Los radares chinos que llegaron a préstamo para el control aéreo de la frontera con Colombia dejaron de funcionar desde aproximadamente seis meses, revelaron fuentes militares que pidieron la reserva.

Estos equipos llegaron al país en 2010 de manera temporal, hasta que la empresa china Electronic Technology Group Corporation (CETC), a la que la Fuerza Aérea Ecuatoriana (FAE) adquirió cuatro radares por US$60 millones, termine con la fabricación de los comprados por la FAE.

A pesar de que la adquisición de los radares para el control aéreo de la frontera norte fue considerada una prioridad dentro del proyecto de la recuperación de la capacidad operativa de las Fuerzas Armadas, luego del ataque en Angostura en 2008, los equipos no funcionan y Ecuador se encuentra en la misma situación de vulnerabilidad que hace tres años, ante un eventual ataque aéreo.

La adquisición de los radares chinos fue cuestionada por un grupo de empresas que presentaron sus ofertas tras la convocatoria a licitación que hiciera la desaparecida Junta de Defensa Nacional.

El 1 de diciembre de 2008, el subcomité de Contrataciones de la FAE convocó a una segunda licitación tras declarar desierto el primer concurso. El 19 de diciembre, con informe favorable de ese subcomité, el contrato fue adjudicado a la china CETC. Al concurso se presentaron siete empresas.

El 23 de diciembre de ese año, siete días antes de que el presidente Rafael Correa decretara la desaparición de la Junta de Defensa, esta entidad autorizó la adquisición.

La adjudicación fue cuestionada por supuestas irregularidades. Según los pliegos del concurso, los sistemas radáricos debían cumplir requisitos básicos, como un sistema de enfriamiento por aire.

Las especificaciones técnicas de CETC de los radares vendidos (dos radares de largo alcance YLC-2V-3D y dos Gap Filler YLC 18), durante la adjudicación del contrato, daba cuenta de los equipos bajo un sistema de enfriamiento por agua. No obstante, en la adjudicación, el Comité de Contrataciones señaló que CETC sí cumple con este requisito.
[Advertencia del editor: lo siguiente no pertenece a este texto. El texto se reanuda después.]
File: config.mk
export PLATFORM = sky130hd
export DESIGN_NAME = switch_power_traffic_gen
export DESIGN_NICKNAME = d
export VERILOG_FILES = /design/src/rtl/switch_power_traffic_gen.sv
export SDC_FILE = /design/constraint.sdc
export NUM_CORES = 1
export LEC_CHECK = 0
export ABC_AREA = 1
export CAP_MARGIN = 10
export CORE_UTILIZATION = 54
export CTS_CLUSTER_DIAMETER = 30
export CTS_CLUSTER_SIZE = 16
export DETAILED_ROUTE_END_ITERATION = 7
export PLACE_DENSITY = 0.85
export SLEW_MARGIN = 20
export SYNTH_ARGS = -nofsm -noshare
export SYNTH_HDL_FRONTEND = slang
export SYNTH_SLANG_ARGS = --single-unit
File: constraint.sdc
create_clock -name clk -period 2.65 [get_ports clk]
set_input_delay 0.53 -clock clk [delete_from_list [all_inputs] [get_ports clk]]
set_output_delay 0.53 -clock clk [all_outputs]
set_load 0.05 [all_outputs]
File: src/rtl/switch_power_traffic_gen.sv
// switch_power_traffic_gen
// Synthetic traffic source for one switch input port. A small FSM builds
// header/payload/tail packets and writes them into a circular output buffer.
// The buffer drains toward the switch using one of two flow-control schemes:
// stall/go, or ack/nack with replay of unacknowledged flits.
//
// Ports:
//   clk, rst      - clock and synchronous active-high reset
//   ID            - index of the source port; seeds the packet target
//   FLIT_out      - flit at the buffer read pointer
//   VALID_out     - FLIT_out is valid this cycle
//   FWDAUX1_out   - replay marker (ack/nack only)
//   BWDAUX1_in    - stall (stall/go) or ack/nack value (ack/nack)
//   BWDAUX2_in    - ack/nack response valid
//   BWDAUX3_in    - unused
//   done          - the requested number of packets has been written

`ifndef IDLE
`define IDLE 0
`endif
`ifndef THROUGH
`define THROUGH 1
`endif
`ifndef CONGESTION
`define CONGESTION 2
`endif
`ifndef NOARBITRATION
`define NOARBITRATION 3
`endif
`ifndef ROTATE
`define ROTATE 4
`endif

module switch_power_traffic_gen #(
  parameter int FLITWIDTH        = 32,
  parameter int NUMBEROUTPUTS    = 4,
  parameter int LOGNUMBEROUTPUTS = 2,
  parameter int LOGNUMBERINPUTS  = 2,
  parameter int DEPTH            = 4,
  parameter int LOGDEPTH         = 2,
  parameter int PAYLOADFLITS     = 1,
  parameter int NUMPACKETS       = 0,
  parameter int INJECTGAP        = 0,
  parameter int FLOWCONTROL      = 0,
  parameter int TESTINGMODE      = `ROTATE,
  parameter int ENTROPYBITS      = 4
) (
  input  logic                       clk,
  input  logic                       rst,
  input  logic [LOGNUMBERINPUTS-1:0] ID,
  output logic [FLITWIDTH-1:0]       FLIT_out,
  output logic                       VALID_out,
  output logic                       FWDAUX1_out,
  input  logic                       BWDAUX1_in,
  input  logic                       BWDAUX2_in,
  input  logic                       BWDAUX3_in,
  output logic                       done
);

  localparam int CW   = FLITWIDTH - 3;
  localparam int TW   = LOGNUMBEROUTPUTS;
  localparam int CNTW = LOGDEPTH + 1;
  localparam logic [CW-1:0] ENT_MASK = {CW{1'b1}} >> (CW - ENTROPYBITS);

  typedef enum logic [2:0] {IDLE, HEADER, PAYLOAD, TAIL, GAP, DONE} state_t;

  state_t                state;
  logic [CW-1:0]         content;
  logic [TW-1:0]         target;
  logic [TW-1:0]         init_target;
  logic [7:0]            pay_cnt;
  logic [7:0]            gap_cnt;
  logic [31:0]           pkt_cnt;
  logic [FLITWIDTH-1:0]  mem [DEPTH];
  logic [LOGDEPTH-1:0]   wr_ptr;
  logic [LOGDEPTH-1:0]   rd_ptr;
  logic [LOGDEPTH-1:0]   ack_ptr;
  logic [CNTW-1:0]       count;
  logic                  replay;
  logic [31:0]           id_ext;
  logic                  id_ok;
  logic                  full;
  logic                  wr_en;
  logic                  rel_en;
  logic                  adv;
  logic                  nack;
  logic [FLITWIDTH-1:0]  wr_flit;
  logic                  unused;

  assign unused = BWDAUX3_in;

  assign id_ext = 32'(ID);
  assign id_ok  = id_ext < 32'(NUMBEROUTPUTS);
  // Invalid source ports and the no-arbitration mode always aim at output 0.
  assign init_target = (TESTINGMODE == `NOARBITRATION || !id_ok) ? '0 : id_ext[TW-1:0];

  assign full  = (count == CNTW'(DEPTH));
  assign wr_en = (state == HEADER || state == PAYLOAD || state == TAIL) && !full;

  always_comb begin
    wr_flit = {content, 3'b000};
    case (state)
      HEADER:  wr_flit = {content[FLITWIDTH-LOGNUMBEROUTPUTS-4:0], target, 3'b011};
      PAYLOAD: wr_flit = {content, 3'b010};
      default: ;
    endcase
  end

  // Release/advance decisions. In ack/nack mode the read pointer runs ahead
  // of the ack pointer; a nack rewinds it and wins over a normal advance.
  always_comb begin
    rel_en = 1'b0;
    nack   = 1'b0;
    adv    = 1'b0;
    if (FLOWCONTROL == 0) begin
      rel_en = VALID_out && !BWDAUX1_in;
      adv    = rel_en;
    end else begin
      rel_en = BWDAUX2_in && BWDAUX1_in && (count != '0);
      nack   = BWDAUX2_in && !BWDAUX1_in;
      adv    = VALID_out && !nack;
    end
  end

  // Outputs come straight from registers so no input reaches them combinationally.
  assign VALID_out   = (FLOWCONTROL == 0) ? (count != '0) : ((rd_ptr != wr_ptr) || replay);
  assign FLIT_out    = mem[rd_ptr];
  assign FWDAUX1_out = replay;

  always_ff @(posedge clk) begin
    if (rst) begin
      for (int i = 0; i < DEPTH; i++) mem[i] <= '0;
      wr_ptr  <= '0;
      rd_ptr  <= '0;
      ack_ptr <= '0;
      count   <= '0;
      replay  <= 1'b0;
    end else begin
      if (wr_en) begin
        mem[wr_ptr] <= wr_flit;
        wr_ptr      <= wr_ptr + LOGDEPTH'(1);
      end
      if (nack)     rd_ptr <= ack_ptr;
      else if (adv) rd_ptr <= rd_ptr + LOGDEPTH'(1);
      if (rel_en)   ack_ptr <= ack_ptr + LOGDEPTH'(1);
      replay <= nack;
      count  <= count + CNTW'(wr_en) - CNTW'(rel_en);
    end
  end

  // Packet generator. content toggles every cycle regardless of state so the
  // flit data always carries switching activity.
  always_ff @(posedge clk) begin
    if (rst) begin
      state   <= IDLE;
      content <= '0;
      target  <= init_target;
      pay_cnt <= '0;
      gap_cnt <= '0;
      pkt_cnt <= '0;
      done    <= 1'b0;
    end else begin
      content <= content ^ ENT_MASK;
      case (state)
        IDLE: begin
          if (TESTINGMODE != `IDLE && id_ok) state <= HEADER;
        end
        HEADER: begin
          if (!full) begin
            pay_cnt <= '0;
            state   <= (PAYLOADFLITS == 0) ? TAIL : PAYLOAD;
          end
        end
        PAYLOAD: begin
          if (!full) begin
            pay_cnt <= pay_cnt + 8'd1;
            if (pay_cnt == 8'(PAYLOADFLITS - 1)) state <= TAIL;
          end
        end
        TAIL: begin
          if (!full) begin
            pkt_cnt <= pkt_cnt + 32'd1;
            if (TESTINGMODE == `ROTATE)
              target <= (target == TW'(NUMBEROUTPUTS - 1)) ? '0 : target + TW'(1);
            if (NUMPACKETS != 0 && pkt_cnt == 32'(NUMPACKETS - 1)) begin
              state <= DONE;
              done  <= 1'b1;
            end else if (INJECTGAP > 0) begin
              gap_cnt <= '0;
              state   <= GAP;
            end else begin
              state <= HEADER;
            end
          end
        end
        GAP: begin
          gap_cnt <= gap_cnt + 8'd1;
          if (gap_cnt == 8'(INJECTGAP - 1)) state <= HEADER;
        end
        DONE: done <= 1'b1;
        default: state <= IDLE;
      endcase
    end
  end

endmodule

# --- Word-level counts from Yosys, hierarchy flattened ---
# Memory sizes are Yosys's and may differ from the RTL's. A register that Yosys moved wholly into a read port is not among the register bits.
# Index checks and enable logic that the tools add are counted.
totals:
  ff_bits: 33
  ram_bits: 36
  in_bits: 7
  out_inout_bits: 35
  n_memories: 1
mem_list:
  columns: ["memory", "depth", "width", "rd", "rd_ports_with_merged_regs", "wr", "line_no", "text"]
  rows:
  - ["mem", 4, 9, 1, 1, 4, "74", "logic [FLITWIDTH-1:0] mem [DEPTH];"]
classes:
  n_addsub: 7
  order_cmp: 1
  n_eq_ne: 15
  mux: 26
  n_bitwise: 2
  reduce_logical: 15
op_table:
  columns: ["cell", "count"]
  rows:
  - ["3-bit two-way mux", 6]
  - ["3-bit case mux with 6 select lines", 1]
  - ["9-bit case mux with 2 select lines", 1]
  - ["8-bit by 1-bit adder with 8-bit output, second input constant", 2]
  - ["2-bit two-way mux", 8]
  - ["8-bit two-way mux", 2]
  - ["8-bit case mux with 2 select lines", 1]
  - ["2-bit != test, second input constant", 6]
  - ["3-bit equality test, second input constant", 3]
  - ["9-bit two-way mux", 1]
  - ["9-bit OR reduction", 1]
  - ["8-bit equality test, second input constant", 1]
  - ["8-bit logical NOT", 1]
  - ["7-bit AND reduction", 1]
  - ["2-bit by 1-bit adder with 2-bit output, second input constant", 3]
  - ["3-bit by 2-bit equality test with 1-bit output, second input constant", 2]
  - ["1-bit two-way mux", 6]
  - ["4-bit NOT", 1]
  - ["2-bit nonzero test", 2]
  - ["3-bit by 1-bit adder with 3-bit output", 1]
  - ["3-bit by 1-bit equality test with 1-bit output, second input constant", 1]
  - ["3-bit logical NOT", 1]
  - ["2-bit by 3-bit < comparator with 1-bit output, second input constant", 1]
  - ["3-bit AND reduction", 1]
  - ["9 further kinds", 12]

# --- Longest topological paths before layout ---
logic_depth:
  depth_word: 9
  depth_mapped: 12
  mapped_depth_nobuf: 12

# --- Least setup slack after synthesis ---
# OpenSTA, ideal clock, no wires.
synth_timing:
  path_type: "reg-to-reg"
  start: "reg state[0]"
  end: "reg count[2]"
  setup_ns: 0.119
  arrival_ns: 1.913
  required_time_ns: 2.531
  slack_ns: 0.618
  path_stages_with_launch: 12
  n_path_buf: 0
  path_cell_list: "dfxtp_1 > inv_1 > ha_1 > nor2_4 > inv_1 > ha_1 > inv_1 > ha_1 > inv_1 > fa_1 > o21ai_0 > a21oi_1"
synth_via:
  elab_chain_cells: 6
synth_lines:
  columns: ["element", "line_no", "text"]
  rows:
  - ["start, declared", "67", "state_t state;"]
  - ["start signal, assigned", "171", "state <= (PAYLOADFLITS == 0) ? TAIL : PAYLOAD;"]
  - ["3-bit by 1-bit equality test with 1-bit output / 3-bit by 2-bit equality test with 1-bit output (equally long branches)", "98", "assign wr_en = (state == HEADER || state == PAYLOAD || state == TAIL) && !full;"]
  - ["1-bit logical OR", "98", null]
  - ["1-bit logical OR *", "98", null]
  - ["1-bit logical AND *", "98", null]
  - ["3-bit by 1-bit adder with 3-bit output *", "147", "count <= count + CNTW'(wr_en) - CNTW'(rel_en);"]
  - ["3-bit by 1-bit subtractor with 3-bit output *", "147", null]
  - ["end signal, assigned", "147", null]
  - ["end, declared", "78", "logic [CNTW-1:0] count;"]
# Mark *: on every way between the ends. The rest lies on a longest branch, timed or not.
# A chain may end at the register's enable or synchronous reset.

# --- Worst setup path after layout ---
layout_timing:
  start: "reg count[1]"
  end: "out VALID_out"
layout_via:
  elab_chain_cells: 1
layout_lines:
  columns: ["element", "line_no", "text"]
  rows:
  - ["3-bit nonzero test", "126", "assign VALID_out = (FLOWCONTROL == 0) ? (count != '0) : ((rd_ptr != wr_ptr) || replay);"]
  - ["end, declared", "52", "output logic VALID_out,"]
# Every way passes these cells.

==> impl_metrics.tcl <==
set metrics [dict create \
    min_period_over_period_pct 85.55 \
    holdWs_ps 429.6 \
    synth_cell_types 28 \
    maxCapViolCount 0 \
    met2_usage_pct 36.44 \
    antenna_found_initial 0 \
    post_cts_buffers 0 \
    ctsRootBufferMaster "clkbuf_8" \
    globalplace.congestion 0.8844 \
    multi_input_area_mm2 0.001129 \
    cellPowerDensity_mw_per_mm2 1058 \
    dp_hpwl_um 3917 \
    p_switching_mw 1.399 \
    die-area_mm2 0.005558 \
    min_path_type "register to register" \
    grt_pass1_wl_um 8307 \
    dieHeight_um 74.56 \
    yosys.area_share.adder_pct 4.665 \
    final_max_slew_viol_count 0 \
    switching_share_pct 41.99 \
    cts_max_level 3 \
    synth_compound_area_share_pct 9.155 \
    core-area_mm2 0.005075 \
    outcome "completed" \
    dieWidth_um 74.56 \
    critical_path_required_ps 2120 \
    fillers 428 \
    postRouteAntennaNets 0 \
    grt_use_met3_pct 7.046 \
    cts_buffers 9 \
    rsz0062_at_grt "no" \
    place_area_mm2 0.002954 \
    ys_warn_count 0 \
    synth_area_leaders "edfxtp_1, dfxtp_1, nor2_1, buf_4, nand2_1" \
    critPathMaxFanout 4 \
    max_freq_mhz 441.1 \
    antenna_cells 0 \
    area_delta_synth_final_pct 10.83 \
    synth_top_family_by_area "simple AND/OR/NAND/NOR gates" \
    grt.overflow.total 0 \
    clockBufferDepth 2 \
    use_met1_pct 22.91 \
    nets 361 \
    cp.arrival_ps 1740 \
    path_clk_slew_ps 70 \
    setup_violations 0 \
    cts_hold_buffers 0 \
    p_int_mw 1.933 \
    fin_skew_ps 5.769 \
    synth_seq_area_share_pct 52.11 \
    portBuffers 13 \
    post-route-util_pct 62.08 \
    finalInstanceArea_mm2 0.003151 \
    worstSkewPairLatency_ps 330 \
    cts_sinks 57 \
    avgSynthCellArea_um2 8.856 \
    synth_top_area_share_pct 35.92 \
    synth-simple-area-share_pct 22.45 \
    setup_tns_ps 0 \
    p_leak_nw 1.325 \
    cts_tree "built" \
    regArea_mm2 0.001481 \
    vias 2044 \
    grt_pass1_vias 1867 \
    drt_wl_total_um 5268 \
    p_seq_share_pct 36.2 \
    synth-seq-cells 57 \
    wl_per_cell_um 12.57 \
    placementRows 26 \
    synth_xor_area_share_pct 0 \
    track_usage_pct 20.49 \
    firstDrtPassIters 4 \
    viasPerCell 4.878 \
    busiest_layer "met2" \
    worstSetupEndpointType "primary output" \
    clkPwrFrac_pct 24.1 \
    synthMuxAreaShare_pct 0 \
    drc 0 \
    yosys.area.top_type "edfxtp_1" \
    hold_viol 0 \
    initial_utilization_pct 56.02 \
    irDropWorstVdd_uv 409.2 \
    post_cts_resized 0 \
    place_ws_ps 347.3 \
    io-pin-count 42 \
    drtIter0Drc 152 \
    grt_max_degree 18 \
    critPathKind "register to primary output" \
    min_period_ps 2267 \
    combinationalPowerShare_pct 39.7 \
    worstSetupStartpointType "register" \
    synth_cells 321 \
    synthesis.area_mm2 0.002843 \
    drive_gt1_share_pct 11.75 \
    setup_slack_ps 383.0 \
]
layout by cell type (no fill, tap or decap), drive strengths merged:
cell type,instances
o31ai,1
o21ai,24
ha,9
inv,28
clkdlybuf4s50,5
o21bai,1
bufinv,1
conb,26
dfxtp,23
nand4,3
nand3,12
edfxtp,34
a22oi,4
fa,1
a21oi,9
buf,13
nor2,75
clkinv,3
clkinvlp,2
clkbuf,11
nand2,56
o22ai,8
state kept, by name (all words and copies together) (netlist names), named ones only:
signal and count:
content 4, count 3, mem 32, pay_cnt 8, rd_ptr 2, state 2
target 2, wr_ptr 2
Yosys cell counts:
cell type / number
o22ai_1: 8
clkbuf_1: 2
o21ai_0: 24
inv_1: 26
dfxtp_1: 23
conb_1: 1
clkinv_1: 1
o21bai_1: 1
nand3_2: 1
o31ai_1: 1
fa_1: 1
buf_4: 26
nand4_2: 1
nor2_4: 1
nand3_1: 11
nor2_1: 71
nand2_2: 2
a21oi_1: 9
a22oi_1: 4
ha_1: 9
nor2_8: 1
nand2_4: 3
nand2_1: 51
edfxtp_1: 34
nand4_1: 2
inv_2: 2
nor2_2: 2
buf_2: 3
cell families after synthesis:
group / after synthesis
buf+inv: 60
compound gates: 47
simple gates: 146
other cells: 1
fa+ha+maj: 10
flops: 57
critical path, cell delays in order (launching register included):
cell	delay, ps
dfxtp_1	410
nor2_1	110
nand2_1	80
clkdlybuf4s50_1	790
metal layers:
metal	vias to the layer above	wire length, µm
met1	950	2322
met5	-	0
met3	10	173
li1	1050	-
met4	0	74
met2	34	2698
worst paths after layout:
kind	endpoint	cells past startpoint	slack, ps	startpoint
setup / recovery	VALID_out	3	380	count[1]
hold / removal	content[1]	1	430	content[1]
setup reg to reg	count[2]	11	490	state[0]
hold reg to reg	content[1]	1	430	content[1]
cell type report:
class	instances	share of cell area (%)
Timing Repair Buffer	18	4.686
Sequential cell	57	47.02
Multi-Input combinational cell	229	35.82
Clock buffer	11	4.488
Inverter	29	3.455
Clock inverter	5	1.747
Tap cell	70	2.780
power by group through the flow:
stage	logic [mW]	registers, mW	clock network [mW]
after floorplan	1.05	1.20	0
after global placement	1.28	1.21	0
after detailed placement	1.32	1.23	0
after CTS	1.33	1.21	0.818
after global routing	1.46	1.22	0.862
final	1.32	1.21	0.804
through the flow:
step                      total power, mW  instances
after floorplan                     2.248        346
after global placement              2.498        403
after detailed placement            2.547        403
after CTS                           3.354        419
after global routing                3.547        419
final                               3.332        419
Power figures use the tool's default switching activity.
Otro cuestionamiento fue que de acuerdo con las bases del concurso, los equipos debían tener una altura de operación de 0 a 12 mil pies, pero CETC indicó que la máxima altura de operación del generador es de 3 mil metros (9.990 pies).

El exjefe del Comando Conjunto y exministro de Defensa, Oswaldo Jarrín, señaló que al no contar con los radares obviamente Ecuador se encuentra en desprotección aérea. Y que por tanto, se tiene que investigar “por qué vienen radares que no sirven y por qué no se cumplen los contratos”.

Calificó como una inversión muy importante de las Fuerzas Armadas que debe ser aclarada administrativa y financieramente. No obstante, consideró que en este momento la principal prioridad de las Fuerzas Armadas es evitar las infiltraciones terrestres de la guerrilla colombiana.

Implementación. El sistema de defensa aéreo se implementó en enero de 2006 ante las constantes violaciones del espacio aéreo por parte de Colombia para bombardear a las FARC. Lo hizo el entonces ministro de Defensa, Oswaldo Jarrín, tras una reunión con su par colombiano Camilo Ospina.

Ataque en Angostura. El fallecido excomandante de la Fuerza Aérea Ecuatoriana, Jorge Gabela, justificó la falta de reacción de las Fuerzas Armadas al ataque en Angostura a la precaria situación de los radares y porque la madrugada del 1 de marzo del 2008 estuvieron los equipos apagados.

Críticas a adjudicación. La adjudicación de la compra de radares a la china CETC ha sido cuestionada. El representante de la empresa, Juan Carlos Guerra, dijo en enero de 2009 que no tenía autorización para dar declaraciones y que cualquier inquietud se debía plantear a la matriz en Asia.